## DATA EXTRACT
[src/rtl/calc_pkg.sv]
// Shared calculator definitions: token codes, PS/2 scan codes and the scan-to-token decode.
// Used by key_token_decoder and by the calculator FSM downstream.
package calc_pkg;

    localparam logic [3:0] TOK_ADD   = 4'd10;
    localparam logic [3:0] TOK_SUB   = 4'd11;
    localparam logic [3:0] TOK_MUL   = 4'd12;
    localparam logic [3:0] TOK_ENTER = 4'd13;
    localparam logic [3:0] TOK_CLEAR = 4'd14;

    // Index i of each table is the scan code of digit i.
    localparam logic [8:0] SC_ROW_DIGIT [10] = '{
        9'h045, 9'h016, 9'h01E, 9'h026, 9'h025,
        9'h02E, 9'h036, 9'h03D, 9'h03E, 9'h046
    };
    localparam logic [8:0] SC_PAD_DIGIT [10] = '{
        9'h070, 9'h069, 9'h072, 9'h07A, 9'h06B,
        9'h073, 9'h074, 9'h06C, 9'h075, 9'h07D
    };

    localparam logic [8:0] SC_KP_PLUS  = 9'h079;
    localparam logic [8:0] SC_KP_MINUS = 9'h07B;
    localparam logic [8:0] SC_MINUS    = 9'h04E;
    localparam logic [8:0] SC_KP_STAR  = 9'h07C;
    localparam logic [8:0] SC_ENTER    = 9'h05A;
    localparam logic [8:0] SC_KP_ENTER = 9'h15A;
    localparam logic [8:0] SC_ESC      = 9'h076;
    localparam logic [8:0] SC_BKSP     = 9'h066;

    typedef struct packed {
        logic       valid;
        logic [3:0] code;
    } tok_dec_t;

    function automatic tok_dec_t decode_scan(input logic [8:0] sc);
        tok_dec_t dec;
        dec.valid = 1'b0;
        dec.code  = 4'd0;
        for (int i = 0; i < 10; i++) begin
            if (sc == SC_ROW_DIGIT[i] || sc == SC_PAD_DIGIT[i]) begin
                dec.valid = 1'b1;
                dec.code  = 4'(i);
            end
        end
        case (sc)
            SC_KP_PLUS:             begin dec.valid = 1'b1; dec.code = TOK_ADD;   end
            SC_KP_MINUS, SC_MINUS:  begin dec.valid = 1'b1; dec.code = TOK_SUB;   end
            SC_KP_STAR:             begin dec.valid = 1'b1; dec.code = TOK_MUL;   end
            SC_ENTER, SC_KP_ENTER:  begin dec.valid = 1'b1; dec.code = TOK_ENTER; end
            SC_ESC, SC_BKSP:        begin dec.valid = 1'b1; dec.code = TOK_CLEAR; end
            default: ;
        endcase
        return dec;
    endfunction

endpackage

## TASK DETAILS
Each line from the one that contains "typedef struct packed" through the last line of the listing above should be written out exactly, and no other line.

## EXERCISE SOLUTION
    typedef struct packed {
        logic       valid;
        logic [3:0] code;
    } tok_dec_t;

    function automatic tok_dec_t decode_scan(input logic [8:0] sc);
        tok_dec_t dec;
        dec.valid = 1'b0;
        dec.code  = 4'd0;
        for (int i = 0; i < 10; i++) begin
            if (sc == SC_ROW_DIGIT[i] || sc == SC_PAD_DIGIT[i]) begin
                dec.valid = 1'b1;
                dec.code  = 4'(i);
            end
        end
        case (sc)
            SC_KP_PLUS:             begin dec.valid = 1'b1; dec.code = TOK_ADD;   end
            SC_KP_MINUS, SC_MINUS:  begin dec.valid = 1'b1; dec.code = TOK_SUB;   end
            SC_KP_STAR:             begin dec.valid = 1'b1; dec.code = TOK_MUL;   end
            SC_ENTER, SC_KP_ENTER:  begin dec.valid = 1'b1; dec.code = TOK_ENTER; end
            SC_ESC, SC_BKSP:        begin dec.valid = 1'b1; dec.code = TOK_CLEAR; end
            default: ;
        endcase
        return dec;
    endfunction

endpackage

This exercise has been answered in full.